Great titles seem to condense the essence of an entire novel into a phrase or even a single word: The Great Gatsby, Hud, The Crying of Lot 49. So the title of Interview with a Vampire, with its insolent incongruity, at once draws the reader in and displays the swaggering imagination—the attitude—that set the book apart. Interview: the quint-essential late 20th-century form, medium of celebrity. Vampire: discarded mythology, hokey figure of darkness. But Interview with a Vampire: explosive fusion.

A less likely recipe for bestsellerdom could hardly have been imagined. (To the commentators in the Reader, armed with a fistful of archetypes and 20-20 hindsight, the novel's success seems obvious, predictable.) Rice broke every rule laid down in textbooks and writing seminars. Talkiness, the experts said, is to be avoided like the plague. Interview is all talk, endless talk, with the monologist taking his emotional temperature every page or two. Readers loved it.

Yes, as many have observed, the book enacts a seduction. In a cheap room in San Francisco, a vampire tells his life story to a boy with a tape recorder. When he finishes his tale at the book's end, the listening boy begs to be made a vampire too—never mind the breast-beating of Louis, the storyteller. And so it happens.

The primary seduction, though, is that to which the reader submits. We're not quite 25 pages into the book when Louis describes to the boy his first "kill," his first human victim, a runaway slave. "Killing is no ordinary act," the vampire tells the boy:

It is the experience of another's life for certain, and often the experience of the loss of that life through the blood, slowly. It is again and again the experience of that loss of my own life, which I experienced when I sucked the blood from Lestat's wrist and felt his heart pound with my heart. It is again and again a celebration of that experience; because for vampires that is the ultimate experience.

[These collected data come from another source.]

**config.mk**
```make
export PLATFORM = sky130hd
export DESIGN_NAME = aes_sbox_canright_pipe
export DESIGN_NICKNAME = d
export VERILOG_FILES = /design/src/rtl/aes_pkg.sv /design/src/rtl/aes_sbox_canright_pkg.sv /design/src/rtl/aes_sbox_canright_pipe_stage.sv /design/src/rtl/aes_sbox_canright_pipe.sv
export SDC_FILE = /design/constraint.sdc
export NUM_CORES = 1
export LEC_CHECK = 0
export ABC_AREA = 1
export ABC_CLOCK_PERIOD_IN_PS = 6500
export BUFFER_PORTS_ARGS = -buffer_cell sky130_fd_sc_hd__buf_2
export CAP_MARGIN = 10
export CORE_MARGIN = 2
export CORE_UTILIZATION = 60
export CTS_CLUSTER_SIZE = 30
export DETAILED_ROUTE_END_ITERATION = 6
export HOLD_SLACK_MARGIN = 0.05
export PLACE_DENSITY = 0.89
export SYNTH_ARGS = -nofsm -noshare
export SYNTH_HDL_FRONTEND = slang
export SYNTH_SLANG_ARGS = --single-unit
export TNS_END_PERCENT = 50
```
**constraint.sdc**
```tcl
create_clock -name clk_i -period 6.5 [get_ports clk_i]
set_clock_uncertainty 0.2 [all_clocks]
set_input_delay 0 -clock clk_i [delete_from_list [all_inputs] [get_ports clk_i]]
set_output_delay 0 -clock clk_i [all_outputs]
set_load 0.02 [all_outputs]
```
**src/rtl/aes_pkg.sv**
```systemverilog
// AES-wide op encodings shared by the cipher datapath and its S-boxes.
package aes_pkg;

   localparam int unsigned OpWidth = 2;

   typedef enum logic [OpWidth-1:0] {
      OpFwd = 2'b01,
      OpInv = 2'b10
   } aes_op_e;

endpackage

```
**src/rtl/aes_sbox_canright_pkg.sv**
```systemverilog
// Canright tower-field helpers: basis-change matrices and GF(2^2)/GF(2^4)/GF(2^8) arithmetic.
// Field elements use normal bases: [Omega^2, Omega] for GF(2^2), [alpha^8, alpha^2] for GF(2^4).
package aes_sbox_canright_pkg;

   localparam logic [7:0] AffineConst = 8'h63;

   // Row k of each matrix is the image of input bit k (row 0 listed last).
   localparam logic [7:0][7:0] A2X = {8'h98, 8'hf3, 8'hf2, 8'h48, 8'h09, 8'h81, 8'ha9, 8'hff};
   localparam logic [7:0][7:0] X2A = {8'h64, 8'h78, 8'h6e, 8'h8c, 8'h68, 8'h29, 8'hde, 8'h60};
   localparam logic [7:0][7:0] X2S = {8'h58, 8'h2d, 8'h9e, 8'h0b, 8'hdc, 8'h04, 8'h03, 8'h24};
   localparam logic [7:0][7:0] S2X = {8'h8c, 8'h79, 8'h05, 8'heb, 8'h12, 8'h04, 8'h51, 8'h53};

   // Bit-matrix times vector over GF(2).
   function automatic logic [7:0] aes_mvm(input logic [7:0] vec, input logic [7:0][7:0] mat);
      logic [7:0] res;
      res = '0;
      for (int k = 0; k < 8; k++) begin
         if (vec[k]) res = res ^ mat[k];
      end
      return res;
   endfunction

   function automatic logic [1:0] aes_mul_gf2p2(input logic [1:0] g, input logic [1:0] d);
      logic a, b, c;
      a = g[1] & d[1];
      b = (^g) & (^d);
      c = g[0] & d[0];
      return {a ^ b, c ^ b};
   endfunction

   function automatic logic [1:0] aes_scale_omega2_gf2p2(input logic [1:0] g);
      return {g[0], g[1] ^ g[0]};
   endfunction

   function automatic logic [1:0] aes_scale_omega_gf2p2(input logic [1:0] g);
      return {g[1] ^ g[0], g[1]};
   endfunction

   // Squaring in a normal basis is a swap of the coordinates.
   function automatic logic [1:0] aes_square_gf2p2(input logic [1:0] g);
      return {g[0], g[1]};
   endfunction

   function automatic logic [3:0] aes_mul_gf2p4(input logic [3:0] g, input logic [3:0] d);
      logic [1:0] a, b, c;
      a = aes_mul_gf2p2(g[3:2], d[3:2]);
      b = aes_mul_gf2p2(g[3:2] ^ g[1:0], d[3:2] ^ d[1:0]);
      c = aes_mul_gf2p2(g[1:0], d[1:0]);
      return {a ^ aes_scale_omega2_gf2p2(b), c ^ aes_scale_omega2_gf2p2(b)};
   endfunction

   // Square then scale by nu in GF(2^4)/GF(2^2).
   function automatic logic [3:0] aes_square_scale_gf2p4(input logic [3:0] g);
      logic [1:0] a, b;
      a = g[3:2] ^ g[1:0];
      b = aes_square_gf2p2(g[1:0]);
      return {aes_square_gf2p2(a), aes_scale_omega_gf2p2(b)};
   endfunction

   function automatic logic [3:0] aes_inverse_gf2p4(input logic [3:0] g);
      logic [1:0] a, b, c, d;
      a = g[3:2] ^ g[1:0];
      b = aes_mul_gf2p2(g[3:2], g[1:0]);
      c = aes_scale_omega2_gf2p2(aes_square_gf2p2(a));
      d = aes_square_gf2p2(c ^ b);
      return {aes_mul_gf2p2(d, g[1:0]), aes_mul_gf2p2(d, g[3:2])};
   endfunction

   // First half of the GF(2^8) inverse: the GF(2^4) element that must be inverted.
   function automatic logic [3:0] aes_inv_gf2p8_pre(input logic [7:0] g);
      logic [3:0] b, c;
      b = aes_mul_gf2p4(g[7:4], g[3:0]);
      c = aes_square_scale_gf2p4(g[7:4] ^ g[3:0]);
      return c ^ b;
   endfunction

   // Second half of the GF(2^8) inverse, given the GF(2^4) inverse d.
   function automatic logic [7:0] aes_inv_gf2p8_post(input logic [7:0] g, input logic [3:0] d);
      return {aes_mul_gf2p4(d, g[3:0]), aes_mul_gf2p4(d, g[7:4])};
   endfunction

   function automatic logic [7:0] aes_inverse_gf2p8(input logic [7:0] g);
      return aes_inv_gf2p8_post(g, aes_inverse_gf2p4(aes_inv_gf2p8_pre(g)));
   endfunction

   // Map an input byte into the normal basis X (undoing the affine step when inverting).
   function automatic logic [7:0] aes_to_x(input logic [7:0] d, input logic inv);
      return inv ? aes_mvm(d ^ AffineConst, S2X) : aes_mvm(d, A2X);
   endfunction

   // Map an inverted element back out of basis X (applying the affine step when forward).
   function automatic logic [7:0] aes_from_x(input logic [7:0] y, input logic inv);
      return inv ? aes_mvm(y, X2A) : (aes_mvm(y, X2S) ^ AffineConst);
   endfunction

endpackage

```
**src/rtl/aes_sbox_canright_pipe_stage.sv**
```systemverilog
// Elastic register slice: one valid/data register with a combinational ready path and flush.
module aes_sbox_canright_pipe_stage #(
   parameter int unsigned Width = 8
) (
   input  logic             clk_i,
   input  logic             rst_ni,
   input  logic             flush_i,
   input  logic             in_valid_i,
   output logic             in_ready_o,
   input  logic [Width-1:0] in_data_i,
   output logic             out_valid_o,
   input  logic             out_ready_i,
   output logic [Width-1:0] out_data_o
);

   logic             valid_d, valid_q;
   logic [Width-1:0] data_d, data_q;

   // Load when empty or draining this cycle; flush freezes the handshake and drops content.
   always_comb begin
      in_ready_o = (!valid_q || out_ready_i) && !flush_i;
      valid_d    = valid_q;
      data_d     = data_q;
      if (flush_i) begin
         valid_d = 1'b0;
      end else if (in_ready_o) begin
         valid_d = in_valid_i;
         if (in_valid_i) data_d = in_data_i;
      end
   end

   // Slot state with synchronous active-low reset.
   always_ff @(posedge clk_i) begin
      if (!rst_ni) begin
         valid_q <= 1'b0;
         data_q  <= '0;
      end else begin
         valid_q <= valid_d;
         data_q  <= data_d;
      end
   end

   assign out_valid_o = valid_q;
   assign out_data_o  = data_q;

endmodule

```
**src/rtl/aes_sbox_canright_pipe.sv**
```systemverilog
// Multi-lane pipelined Canright AES S-box (forward/inverse) with valid/ready, flush and op error.
module aes_sbox_canright_pipe
   import aes_pkg::*;
   import aes_sbox_canright_pkg::*;
#(
   parameter int unsigned NumLanes = 4,
   parameter int unsigned PipeRegs = 2
) (
   input  logic                  clk_i,
   input  logic                  rst_ni,
   input  logic                  in_valid_i,
   output logic                  in_ready_o,
   input  logic [OpWidth-1:0]    op_i,
   input  logic [8*NumLanes-1:0] data_i,
   input  logic                  flush_i,
   output logic                  out_valid_o,
   input  logic                  out_ready_i,
   output logic [8*NumLanes-1:0] data_o,
   output logic                  op_err_o
);

   if (PipeRegs == 1) begin : g_one
      logic [8*NumLanes-1:0] res;
      logic                  op_err_d;

      // Full per-lane substitution ahead of the single output register.
      always_comb begin
         res = '0;
         for (int k = 0; k < NumLanes; k++) begin
            res[8*k +: 8] = aes_from_x(aes_inverse_gf2p8(aes_to_x(data_i[8*k +: 8], op_i == OpInv)),
                                       op_i == OpInv);
         end
      end

      // Illegal ops are computed as forward and flagged.
      assign op_err_d = (op_i != OpFwd) && (op_i != OpInv);

      aes_sbox_canright_pipe_stage #(
         .Width(8*NumLanes + 1)
      ) u_stage_out (
         .clk_i      (clk_i),
         .rst_ni     (rst_ni),
         .flush_i    (flush_i),
         .in_valid_i (in_valid_i),
         .in_ready_o (in_ready_o),
         .in_data_i  ({op_err_d, res}),
         .out_valid_o(out_valid_o),
         .out_ready_i(out_ready_i),
         .out_data_o ({op_err_o, data_o})
      );
   end else begin : g_two
      logic [8*NumLanes-1:0] gamma_d, gamma_q, res;
      logic [4*NumLanes-1:0] ginv_d, ginv_q;
      logic [OpWidth-1:0]    op_q;
      logic                  mid_valid, out_stage_ready, op_err_d;

      // Front half: basis change and the GF(2^4) inverse input, per lane.
      always_comb begin
         gamma_d = '0;
         ginv_d  = '0;
         for (int k = 0; k < NumLanes; k++) begin
            gamma_d[8*k +: 8] = aes_to_x(data_i[8*k +: 8], op_i == OpInv);
            ginv_d[4*k +: 4]  = aes_inv_gf2p8_pre(aes_to_x(data_i[8*k +: 8], op_i == OpInv));
         end
      end

      // The op is shared by all lanes, so one copy travels with the transaction.
      aes_sbox_canright_pipe_stage #(
         .Width(12*NumLanes + OpWidth)
      ) u_stage_mid (
         .clk_i      (clk_i),
         .rst_ni     (rst_ni),
         .flush_i    (flush_i),
         .in_valid_i (in_valid_i),
         .in_ready_o (in_ready_o),
         .in_data_i  ({op_i, ginv_d, gamma_d}),
         .out_valid_o(mid_valid),
         .out_ready_i(out_stage_ready),
         .out_data_o ({op_q, ginv_q, gamma_q})
      );

      // Back half: GF(2^4) inverse, recombination and output basis change, per lane.
      always_comb begin
         res = '0;
         for (int k = 0; k < NumLanes; k++) begin
            res[8*k +: 8] = aes_from_x(aes_inv_gf2p8_post(gamma_q[8*k +: 8],
                                                          aes_inverse_gf2p4(ginv_q[4*k +: 4])),
                                       op_q == OpInv);
         end
      end

      assign op_err_d = (op_q != OpFwd) && (op_q != OpInv);

      aes_sbox_canright_pipe_stage #(
         .Width(8*NumLanes + 1)
      ) u_stage_out (
         .clk_i      (clk_i),
         .rst_ni     (rst_ni),
         .flush_i    (flush_i),
         .in_valid_i (mid_valid),
         .in_ready_o (out_stage_ready),
         .in_data_i  ({op_err_d, res}),
         .out_valid_o(out_valid_o),
         .out_ready_i(out_ready_i),
         .out_data_o ({op_err_o, data_o})
      );
   end

endmodule

```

Now it is possible to read this with detachment, noting that the language is sometimes powerful (that "slowly" is masterful), sometimes maddeningly slipshod (as in the slack concluding clause: "because for vampires that is the ultimate experience"). It is possible to read it without endorsing the claim, implicit here, that we are being told something profound about human sexuality. But if, thus warned, we continue to read as the boy continues to listen, then—the logic of Rice's narrative suggests—it is because we long to be vampires too. I finished the novel with the sense of moral contamination that some books leave us with.

Which doesn't mean that—in this book or in the novels that followed—Rice simply argues that killing is OK if that's your inclination. What the books suggest instead is rather murky. On the one hand, Rice celebrates the free spirit, rejecting the Catholicism in which she was raised and all its strictures—and so also the claims of any moral absolutes. (As Ramsland puts it in the Reader, "To her mind, writing about pure abstractions like the traditional notions of good and evil hinders real understanding.") And yet Ramsland quotes her as saying, "I do not think I could go on if I didn't believe in goodness."

In short, there was a profound contradiction at the heart of Rice's work. And so I concluded that review in 1997 by recalling Simone Weil—"Imaginary evil is romantic and varied; real evil is gloomy, monotonous, barren, boring. Imaginary good is boring; real good is always new, marvelous, intoxicating"—and wondering if, having taken imaginary evil to its limits, Rice might be poised to taste the intoxicating waters of grace.

That review was never published. I'm not sure why. I stuck it in a folder and forgot about it for eight years. Then I received from Knopf an advance copy of Rice's new novel, Christ the Lord: Out of Egypt, with an afterword in which she explains how she lost her faith as a young woman and how, in 1998, drawn by the magnetic person of Jesus, she asked a friend if "she knew a priest who could hear my confession, who could help me back to the Church." She recounts her plunge into the strange world of New Testament scholarship and the years of reading that lie behind this new novel. Among the scholars she most warmly acknowledges is N. T. Wright.

Have you ever seen the painting I loved as a child, Jesus holding the lost sheep? Kitschy? Perhaps. But today there must be great rejoicing in heaven.